▶ _Extracted records_
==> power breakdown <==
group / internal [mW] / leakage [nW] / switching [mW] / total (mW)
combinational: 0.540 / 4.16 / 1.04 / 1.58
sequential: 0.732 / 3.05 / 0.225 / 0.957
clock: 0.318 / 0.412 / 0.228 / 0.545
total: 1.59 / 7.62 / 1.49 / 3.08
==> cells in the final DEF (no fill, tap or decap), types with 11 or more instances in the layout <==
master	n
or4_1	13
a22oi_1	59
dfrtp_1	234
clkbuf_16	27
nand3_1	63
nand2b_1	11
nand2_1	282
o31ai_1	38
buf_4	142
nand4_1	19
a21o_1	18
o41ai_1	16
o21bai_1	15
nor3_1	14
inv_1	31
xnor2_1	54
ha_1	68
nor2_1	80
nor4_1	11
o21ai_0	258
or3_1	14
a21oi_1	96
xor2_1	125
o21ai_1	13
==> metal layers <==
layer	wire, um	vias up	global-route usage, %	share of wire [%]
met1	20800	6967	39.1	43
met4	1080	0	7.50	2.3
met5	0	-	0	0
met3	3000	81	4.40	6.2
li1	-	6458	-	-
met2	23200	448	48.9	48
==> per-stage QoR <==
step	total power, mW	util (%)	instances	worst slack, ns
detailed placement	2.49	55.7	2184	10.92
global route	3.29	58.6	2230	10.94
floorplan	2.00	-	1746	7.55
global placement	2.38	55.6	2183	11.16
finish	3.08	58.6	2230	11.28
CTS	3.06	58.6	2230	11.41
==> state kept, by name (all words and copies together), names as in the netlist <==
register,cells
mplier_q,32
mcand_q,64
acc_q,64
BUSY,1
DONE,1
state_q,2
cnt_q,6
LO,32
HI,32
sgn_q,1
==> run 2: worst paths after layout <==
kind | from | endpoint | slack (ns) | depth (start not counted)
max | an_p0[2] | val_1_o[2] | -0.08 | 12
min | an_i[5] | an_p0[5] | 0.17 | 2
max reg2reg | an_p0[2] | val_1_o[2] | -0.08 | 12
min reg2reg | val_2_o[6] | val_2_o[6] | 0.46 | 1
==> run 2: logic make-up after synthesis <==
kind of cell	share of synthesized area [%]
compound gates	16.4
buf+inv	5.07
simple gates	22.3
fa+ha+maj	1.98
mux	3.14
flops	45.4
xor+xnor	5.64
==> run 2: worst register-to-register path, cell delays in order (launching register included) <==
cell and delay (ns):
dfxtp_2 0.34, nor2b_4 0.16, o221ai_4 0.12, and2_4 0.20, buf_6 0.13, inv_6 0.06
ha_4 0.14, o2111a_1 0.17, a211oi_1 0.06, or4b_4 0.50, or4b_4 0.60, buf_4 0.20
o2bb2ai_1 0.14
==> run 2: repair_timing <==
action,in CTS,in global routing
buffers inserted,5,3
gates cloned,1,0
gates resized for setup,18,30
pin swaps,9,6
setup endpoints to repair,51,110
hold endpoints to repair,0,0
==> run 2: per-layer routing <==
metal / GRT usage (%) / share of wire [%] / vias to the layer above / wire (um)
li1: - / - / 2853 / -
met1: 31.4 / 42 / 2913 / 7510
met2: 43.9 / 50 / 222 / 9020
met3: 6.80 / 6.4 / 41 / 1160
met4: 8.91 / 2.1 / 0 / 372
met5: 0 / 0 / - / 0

---

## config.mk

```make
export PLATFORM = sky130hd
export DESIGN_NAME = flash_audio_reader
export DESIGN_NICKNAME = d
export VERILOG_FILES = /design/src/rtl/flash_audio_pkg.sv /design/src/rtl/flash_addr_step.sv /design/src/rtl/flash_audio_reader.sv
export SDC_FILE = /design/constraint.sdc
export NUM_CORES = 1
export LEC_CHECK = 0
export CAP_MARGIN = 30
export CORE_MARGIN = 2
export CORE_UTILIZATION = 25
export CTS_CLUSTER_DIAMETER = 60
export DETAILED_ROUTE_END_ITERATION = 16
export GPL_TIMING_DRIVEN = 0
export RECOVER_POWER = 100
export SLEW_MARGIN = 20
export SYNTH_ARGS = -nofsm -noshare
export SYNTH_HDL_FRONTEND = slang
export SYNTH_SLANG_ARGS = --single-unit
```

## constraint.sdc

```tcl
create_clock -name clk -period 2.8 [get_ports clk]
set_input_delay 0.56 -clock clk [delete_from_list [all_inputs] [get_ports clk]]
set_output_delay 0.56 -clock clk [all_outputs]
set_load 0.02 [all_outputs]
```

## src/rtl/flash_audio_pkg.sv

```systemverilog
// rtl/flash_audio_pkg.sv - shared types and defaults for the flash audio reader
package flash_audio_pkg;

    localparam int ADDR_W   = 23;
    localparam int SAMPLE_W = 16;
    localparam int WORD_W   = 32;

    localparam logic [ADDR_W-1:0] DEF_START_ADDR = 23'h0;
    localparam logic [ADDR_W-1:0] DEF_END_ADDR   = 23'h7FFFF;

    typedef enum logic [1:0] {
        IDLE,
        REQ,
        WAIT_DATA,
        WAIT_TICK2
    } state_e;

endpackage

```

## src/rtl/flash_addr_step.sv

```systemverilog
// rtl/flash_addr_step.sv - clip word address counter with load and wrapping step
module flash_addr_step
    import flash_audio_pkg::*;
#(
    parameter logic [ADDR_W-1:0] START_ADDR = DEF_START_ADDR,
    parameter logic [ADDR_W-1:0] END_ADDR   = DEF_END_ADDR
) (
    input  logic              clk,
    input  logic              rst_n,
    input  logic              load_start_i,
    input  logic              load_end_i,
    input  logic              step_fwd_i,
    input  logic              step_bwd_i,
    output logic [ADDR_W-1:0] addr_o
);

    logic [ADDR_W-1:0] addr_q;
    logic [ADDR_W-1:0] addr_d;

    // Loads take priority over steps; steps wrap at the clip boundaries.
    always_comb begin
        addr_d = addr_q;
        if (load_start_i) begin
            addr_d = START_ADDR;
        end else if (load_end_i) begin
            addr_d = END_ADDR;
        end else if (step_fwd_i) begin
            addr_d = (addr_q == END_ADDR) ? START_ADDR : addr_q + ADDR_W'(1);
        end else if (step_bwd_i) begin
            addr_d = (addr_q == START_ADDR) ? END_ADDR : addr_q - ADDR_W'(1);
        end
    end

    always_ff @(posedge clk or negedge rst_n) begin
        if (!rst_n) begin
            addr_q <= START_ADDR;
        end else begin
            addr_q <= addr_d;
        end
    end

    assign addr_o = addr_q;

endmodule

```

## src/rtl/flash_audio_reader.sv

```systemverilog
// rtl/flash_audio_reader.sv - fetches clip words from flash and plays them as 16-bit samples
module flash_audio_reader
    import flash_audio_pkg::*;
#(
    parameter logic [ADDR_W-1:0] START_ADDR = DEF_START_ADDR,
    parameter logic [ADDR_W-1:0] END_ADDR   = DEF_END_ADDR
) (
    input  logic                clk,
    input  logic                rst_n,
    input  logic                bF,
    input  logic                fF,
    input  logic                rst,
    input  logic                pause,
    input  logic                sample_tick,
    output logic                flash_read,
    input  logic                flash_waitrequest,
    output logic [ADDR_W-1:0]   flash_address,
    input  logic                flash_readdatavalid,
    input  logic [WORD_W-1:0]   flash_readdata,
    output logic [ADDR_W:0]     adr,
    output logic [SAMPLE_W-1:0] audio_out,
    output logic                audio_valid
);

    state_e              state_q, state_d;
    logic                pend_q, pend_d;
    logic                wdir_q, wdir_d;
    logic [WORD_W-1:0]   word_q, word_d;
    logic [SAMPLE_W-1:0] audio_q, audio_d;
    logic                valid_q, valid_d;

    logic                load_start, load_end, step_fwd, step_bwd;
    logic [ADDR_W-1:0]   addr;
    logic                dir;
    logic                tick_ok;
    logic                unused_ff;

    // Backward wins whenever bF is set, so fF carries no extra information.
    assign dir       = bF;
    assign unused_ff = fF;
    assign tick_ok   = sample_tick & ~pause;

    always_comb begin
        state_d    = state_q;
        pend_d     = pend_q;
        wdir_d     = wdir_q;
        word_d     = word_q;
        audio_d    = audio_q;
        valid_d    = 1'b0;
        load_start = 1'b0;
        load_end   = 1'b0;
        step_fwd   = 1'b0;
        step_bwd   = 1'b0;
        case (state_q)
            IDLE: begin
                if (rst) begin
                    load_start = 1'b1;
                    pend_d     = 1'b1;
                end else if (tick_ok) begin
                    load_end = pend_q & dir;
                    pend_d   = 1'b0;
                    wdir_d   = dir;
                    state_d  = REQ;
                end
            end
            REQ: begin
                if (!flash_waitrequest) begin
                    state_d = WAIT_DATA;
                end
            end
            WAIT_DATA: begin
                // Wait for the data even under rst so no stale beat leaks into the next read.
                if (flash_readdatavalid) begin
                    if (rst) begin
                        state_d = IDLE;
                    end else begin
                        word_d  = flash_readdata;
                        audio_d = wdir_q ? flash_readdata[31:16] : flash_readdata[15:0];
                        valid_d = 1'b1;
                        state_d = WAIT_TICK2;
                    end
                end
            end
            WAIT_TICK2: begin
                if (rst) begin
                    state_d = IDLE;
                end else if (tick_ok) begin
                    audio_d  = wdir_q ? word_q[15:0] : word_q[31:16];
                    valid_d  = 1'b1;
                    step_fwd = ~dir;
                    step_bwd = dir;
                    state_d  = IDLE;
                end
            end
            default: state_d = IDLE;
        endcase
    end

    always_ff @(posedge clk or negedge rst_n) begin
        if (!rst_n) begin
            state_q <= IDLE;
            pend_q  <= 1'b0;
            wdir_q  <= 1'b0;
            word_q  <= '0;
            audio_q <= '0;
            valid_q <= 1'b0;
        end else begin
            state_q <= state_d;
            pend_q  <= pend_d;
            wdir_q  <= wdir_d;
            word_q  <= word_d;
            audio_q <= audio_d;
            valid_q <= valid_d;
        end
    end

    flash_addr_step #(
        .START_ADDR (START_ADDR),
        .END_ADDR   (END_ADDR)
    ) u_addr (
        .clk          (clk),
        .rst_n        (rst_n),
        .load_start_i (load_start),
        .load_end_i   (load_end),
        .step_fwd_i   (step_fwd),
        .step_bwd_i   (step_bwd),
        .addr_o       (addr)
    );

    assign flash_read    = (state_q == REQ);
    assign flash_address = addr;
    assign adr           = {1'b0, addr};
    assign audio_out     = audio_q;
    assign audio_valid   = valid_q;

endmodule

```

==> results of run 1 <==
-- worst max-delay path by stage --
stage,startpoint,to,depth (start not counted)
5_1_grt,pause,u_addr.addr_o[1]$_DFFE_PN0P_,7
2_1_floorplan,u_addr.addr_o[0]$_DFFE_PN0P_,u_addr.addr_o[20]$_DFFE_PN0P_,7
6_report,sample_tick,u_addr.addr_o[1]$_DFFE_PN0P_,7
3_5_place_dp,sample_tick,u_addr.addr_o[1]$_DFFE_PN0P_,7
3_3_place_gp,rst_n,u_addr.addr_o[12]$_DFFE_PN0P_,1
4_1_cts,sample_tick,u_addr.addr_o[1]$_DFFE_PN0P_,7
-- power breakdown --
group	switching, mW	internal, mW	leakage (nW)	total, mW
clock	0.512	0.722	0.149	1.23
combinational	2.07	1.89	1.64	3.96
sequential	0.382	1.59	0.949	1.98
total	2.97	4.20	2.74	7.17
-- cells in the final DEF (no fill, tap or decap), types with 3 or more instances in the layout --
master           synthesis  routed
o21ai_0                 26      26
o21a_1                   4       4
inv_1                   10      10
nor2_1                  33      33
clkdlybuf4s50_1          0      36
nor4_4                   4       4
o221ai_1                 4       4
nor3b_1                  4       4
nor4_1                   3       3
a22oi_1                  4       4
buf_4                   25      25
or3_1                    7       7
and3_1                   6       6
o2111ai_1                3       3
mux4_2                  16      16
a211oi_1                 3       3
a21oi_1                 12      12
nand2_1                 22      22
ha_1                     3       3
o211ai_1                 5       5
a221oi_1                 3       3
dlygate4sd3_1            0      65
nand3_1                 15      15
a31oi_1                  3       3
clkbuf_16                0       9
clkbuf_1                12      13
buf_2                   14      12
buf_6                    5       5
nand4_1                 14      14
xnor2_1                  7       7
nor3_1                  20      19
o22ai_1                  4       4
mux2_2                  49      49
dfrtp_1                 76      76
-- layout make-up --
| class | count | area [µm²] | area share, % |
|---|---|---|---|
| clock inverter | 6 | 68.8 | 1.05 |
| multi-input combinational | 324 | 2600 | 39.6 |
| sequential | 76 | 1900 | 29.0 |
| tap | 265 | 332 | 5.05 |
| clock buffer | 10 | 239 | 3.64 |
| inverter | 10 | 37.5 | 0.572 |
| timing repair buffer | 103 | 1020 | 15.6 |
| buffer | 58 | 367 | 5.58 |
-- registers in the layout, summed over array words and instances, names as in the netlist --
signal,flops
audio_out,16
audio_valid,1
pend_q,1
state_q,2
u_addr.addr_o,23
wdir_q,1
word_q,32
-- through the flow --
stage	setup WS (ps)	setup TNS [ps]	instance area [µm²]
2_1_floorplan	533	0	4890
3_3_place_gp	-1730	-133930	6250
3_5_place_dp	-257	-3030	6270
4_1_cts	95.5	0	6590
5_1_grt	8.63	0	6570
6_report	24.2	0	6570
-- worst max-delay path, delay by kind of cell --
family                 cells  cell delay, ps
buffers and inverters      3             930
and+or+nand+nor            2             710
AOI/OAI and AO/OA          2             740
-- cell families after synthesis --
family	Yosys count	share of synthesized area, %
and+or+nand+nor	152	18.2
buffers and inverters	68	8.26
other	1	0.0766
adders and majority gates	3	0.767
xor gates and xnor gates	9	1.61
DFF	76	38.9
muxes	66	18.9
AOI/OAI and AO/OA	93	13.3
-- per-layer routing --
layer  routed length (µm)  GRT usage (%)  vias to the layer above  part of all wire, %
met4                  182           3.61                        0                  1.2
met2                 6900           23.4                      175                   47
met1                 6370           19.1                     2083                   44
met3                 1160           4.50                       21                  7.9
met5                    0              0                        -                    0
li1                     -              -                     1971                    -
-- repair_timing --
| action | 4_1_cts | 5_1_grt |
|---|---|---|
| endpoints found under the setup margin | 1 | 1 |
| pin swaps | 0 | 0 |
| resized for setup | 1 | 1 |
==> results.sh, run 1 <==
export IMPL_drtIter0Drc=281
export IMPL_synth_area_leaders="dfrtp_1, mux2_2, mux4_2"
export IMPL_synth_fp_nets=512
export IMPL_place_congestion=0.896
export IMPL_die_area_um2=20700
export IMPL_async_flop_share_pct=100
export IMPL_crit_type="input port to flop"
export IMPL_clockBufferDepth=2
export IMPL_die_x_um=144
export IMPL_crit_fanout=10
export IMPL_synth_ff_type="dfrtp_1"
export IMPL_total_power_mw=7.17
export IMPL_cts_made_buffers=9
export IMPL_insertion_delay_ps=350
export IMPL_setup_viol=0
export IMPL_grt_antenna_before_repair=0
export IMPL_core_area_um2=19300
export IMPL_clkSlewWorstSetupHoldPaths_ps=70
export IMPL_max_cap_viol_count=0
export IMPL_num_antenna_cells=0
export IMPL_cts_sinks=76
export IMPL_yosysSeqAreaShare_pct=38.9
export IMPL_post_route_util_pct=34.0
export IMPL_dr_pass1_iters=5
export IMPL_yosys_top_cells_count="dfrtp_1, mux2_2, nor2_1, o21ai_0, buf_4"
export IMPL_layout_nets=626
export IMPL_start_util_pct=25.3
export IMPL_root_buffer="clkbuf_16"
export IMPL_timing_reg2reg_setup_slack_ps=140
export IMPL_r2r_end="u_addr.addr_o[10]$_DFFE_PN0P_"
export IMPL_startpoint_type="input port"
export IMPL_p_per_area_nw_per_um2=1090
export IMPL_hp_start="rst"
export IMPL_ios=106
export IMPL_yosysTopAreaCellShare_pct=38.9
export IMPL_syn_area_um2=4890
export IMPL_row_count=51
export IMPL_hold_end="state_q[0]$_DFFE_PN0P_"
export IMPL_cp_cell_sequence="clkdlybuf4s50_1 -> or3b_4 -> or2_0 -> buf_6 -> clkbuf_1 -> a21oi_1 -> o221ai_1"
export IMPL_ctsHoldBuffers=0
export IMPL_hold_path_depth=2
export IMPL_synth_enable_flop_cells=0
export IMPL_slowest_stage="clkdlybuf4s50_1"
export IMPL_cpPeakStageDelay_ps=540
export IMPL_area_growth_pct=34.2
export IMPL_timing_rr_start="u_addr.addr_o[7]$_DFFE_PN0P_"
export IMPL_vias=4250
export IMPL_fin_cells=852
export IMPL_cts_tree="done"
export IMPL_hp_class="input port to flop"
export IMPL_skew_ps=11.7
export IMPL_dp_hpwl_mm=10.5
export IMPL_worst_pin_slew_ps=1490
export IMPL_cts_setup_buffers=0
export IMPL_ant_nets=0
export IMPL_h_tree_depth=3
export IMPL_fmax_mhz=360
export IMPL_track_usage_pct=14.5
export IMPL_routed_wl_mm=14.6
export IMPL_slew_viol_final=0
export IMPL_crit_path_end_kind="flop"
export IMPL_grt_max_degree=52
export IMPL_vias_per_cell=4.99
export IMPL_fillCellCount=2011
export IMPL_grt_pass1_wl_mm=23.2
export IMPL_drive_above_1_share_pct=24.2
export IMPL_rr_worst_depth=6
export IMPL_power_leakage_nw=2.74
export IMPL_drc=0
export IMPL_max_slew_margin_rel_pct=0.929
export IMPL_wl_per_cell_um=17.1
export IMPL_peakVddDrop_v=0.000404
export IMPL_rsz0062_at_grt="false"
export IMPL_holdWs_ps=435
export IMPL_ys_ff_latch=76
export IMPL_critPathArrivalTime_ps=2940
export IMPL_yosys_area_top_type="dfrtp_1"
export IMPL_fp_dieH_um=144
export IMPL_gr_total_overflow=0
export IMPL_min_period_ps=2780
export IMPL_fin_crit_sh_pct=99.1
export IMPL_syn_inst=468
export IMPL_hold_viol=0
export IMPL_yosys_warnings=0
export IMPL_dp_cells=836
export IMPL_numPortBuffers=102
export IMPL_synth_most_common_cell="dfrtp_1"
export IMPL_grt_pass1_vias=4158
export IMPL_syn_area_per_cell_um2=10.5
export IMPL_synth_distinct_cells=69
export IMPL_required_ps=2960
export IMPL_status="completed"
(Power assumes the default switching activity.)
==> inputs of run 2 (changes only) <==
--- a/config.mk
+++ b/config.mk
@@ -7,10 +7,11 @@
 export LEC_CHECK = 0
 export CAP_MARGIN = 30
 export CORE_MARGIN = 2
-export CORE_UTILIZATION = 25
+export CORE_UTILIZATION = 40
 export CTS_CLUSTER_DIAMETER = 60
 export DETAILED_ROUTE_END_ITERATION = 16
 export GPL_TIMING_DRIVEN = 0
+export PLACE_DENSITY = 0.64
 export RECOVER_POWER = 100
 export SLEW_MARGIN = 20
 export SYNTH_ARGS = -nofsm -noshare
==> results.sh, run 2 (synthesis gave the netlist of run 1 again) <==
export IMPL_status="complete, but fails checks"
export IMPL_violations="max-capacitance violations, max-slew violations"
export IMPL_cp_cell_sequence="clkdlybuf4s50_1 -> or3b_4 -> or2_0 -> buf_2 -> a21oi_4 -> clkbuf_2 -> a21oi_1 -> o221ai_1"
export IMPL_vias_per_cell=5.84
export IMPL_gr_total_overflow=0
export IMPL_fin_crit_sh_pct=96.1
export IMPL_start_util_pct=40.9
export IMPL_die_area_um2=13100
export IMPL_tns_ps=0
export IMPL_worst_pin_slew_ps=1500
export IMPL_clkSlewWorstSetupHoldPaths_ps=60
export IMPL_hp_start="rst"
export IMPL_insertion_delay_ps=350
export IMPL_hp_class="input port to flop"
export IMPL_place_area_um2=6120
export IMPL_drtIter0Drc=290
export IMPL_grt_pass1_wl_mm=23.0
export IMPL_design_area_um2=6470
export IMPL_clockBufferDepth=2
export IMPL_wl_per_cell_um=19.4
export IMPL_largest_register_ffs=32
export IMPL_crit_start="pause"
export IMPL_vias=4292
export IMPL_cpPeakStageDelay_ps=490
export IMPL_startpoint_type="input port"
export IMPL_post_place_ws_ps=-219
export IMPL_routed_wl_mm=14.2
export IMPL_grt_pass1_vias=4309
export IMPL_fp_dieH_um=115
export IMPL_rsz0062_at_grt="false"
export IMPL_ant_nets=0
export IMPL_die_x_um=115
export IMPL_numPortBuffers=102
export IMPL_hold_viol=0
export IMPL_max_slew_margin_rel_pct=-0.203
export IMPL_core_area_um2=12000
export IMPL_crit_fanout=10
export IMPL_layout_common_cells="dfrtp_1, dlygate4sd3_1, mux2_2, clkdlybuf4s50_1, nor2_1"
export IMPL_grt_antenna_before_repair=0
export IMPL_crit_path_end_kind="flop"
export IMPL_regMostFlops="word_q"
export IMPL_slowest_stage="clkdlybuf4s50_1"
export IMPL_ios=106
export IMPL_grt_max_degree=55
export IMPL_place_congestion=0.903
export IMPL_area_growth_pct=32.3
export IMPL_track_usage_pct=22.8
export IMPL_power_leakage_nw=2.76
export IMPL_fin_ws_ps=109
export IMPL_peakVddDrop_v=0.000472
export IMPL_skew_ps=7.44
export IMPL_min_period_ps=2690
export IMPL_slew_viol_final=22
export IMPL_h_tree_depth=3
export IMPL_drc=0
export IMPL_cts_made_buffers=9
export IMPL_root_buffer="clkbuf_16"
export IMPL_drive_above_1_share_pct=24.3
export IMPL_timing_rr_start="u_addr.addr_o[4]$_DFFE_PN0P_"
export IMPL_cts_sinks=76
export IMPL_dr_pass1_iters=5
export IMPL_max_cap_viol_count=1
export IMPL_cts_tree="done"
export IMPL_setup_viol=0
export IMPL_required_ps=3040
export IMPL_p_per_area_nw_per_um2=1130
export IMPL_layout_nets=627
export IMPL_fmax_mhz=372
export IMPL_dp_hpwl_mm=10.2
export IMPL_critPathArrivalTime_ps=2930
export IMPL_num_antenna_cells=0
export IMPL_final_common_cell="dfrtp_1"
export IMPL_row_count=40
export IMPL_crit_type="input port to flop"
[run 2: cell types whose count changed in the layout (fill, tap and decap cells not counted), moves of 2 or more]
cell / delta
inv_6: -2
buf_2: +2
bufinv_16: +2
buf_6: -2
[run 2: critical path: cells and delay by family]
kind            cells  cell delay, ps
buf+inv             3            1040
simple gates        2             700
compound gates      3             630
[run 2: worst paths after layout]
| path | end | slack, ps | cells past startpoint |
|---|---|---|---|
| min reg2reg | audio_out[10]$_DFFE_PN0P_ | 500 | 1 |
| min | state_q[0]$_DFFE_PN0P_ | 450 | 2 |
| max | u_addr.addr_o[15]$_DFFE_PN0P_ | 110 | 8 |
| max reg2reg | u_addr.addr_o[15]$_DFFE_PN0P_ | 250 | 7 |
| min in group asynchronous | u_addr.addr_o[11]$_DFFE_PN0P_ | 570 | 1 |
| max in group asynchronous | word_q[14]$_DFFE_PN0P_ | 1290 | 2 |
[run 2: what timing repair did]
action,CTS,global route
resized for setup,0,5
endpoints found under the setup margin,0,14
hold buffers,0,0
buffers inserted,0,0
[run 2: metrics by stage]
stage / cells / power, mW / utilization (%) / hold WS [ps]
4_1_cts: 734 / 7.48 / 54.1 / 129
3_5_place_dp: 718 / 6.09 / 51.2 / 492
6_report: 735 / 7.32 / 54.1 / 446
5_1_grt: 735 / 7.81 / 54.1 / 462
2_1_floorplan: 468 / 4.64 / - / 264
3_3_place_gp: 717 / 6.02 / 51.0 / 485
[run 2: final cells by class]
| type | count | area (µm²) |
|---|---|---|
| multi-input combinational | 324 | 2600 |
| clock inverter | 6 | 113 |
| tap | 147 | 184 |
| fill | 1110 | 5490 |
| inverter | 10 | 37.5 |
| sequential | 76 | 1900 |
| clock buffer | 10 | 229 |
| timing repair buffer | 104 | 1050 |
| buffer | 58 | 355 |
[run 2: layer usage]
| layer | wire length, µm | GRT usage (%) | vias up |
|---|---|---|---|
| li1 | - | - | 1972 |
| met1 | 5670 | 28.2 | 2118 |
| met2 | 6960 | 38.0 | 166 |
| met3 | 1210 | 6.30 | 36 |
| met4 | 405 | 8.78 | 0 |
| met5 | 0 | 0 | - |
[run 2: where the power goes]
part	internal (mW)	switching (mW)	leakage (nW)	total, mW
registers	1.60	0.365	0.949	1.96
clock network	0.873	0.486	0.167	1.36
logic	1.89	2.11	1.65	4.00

▶ _Your task_
Where the string "metal" appears in a line of the entries above, return that line.

▶ _Answer_
==> metal layers <==
metal / GRT usage (%) / share of wire [%] / vias to the layer above / wire (um)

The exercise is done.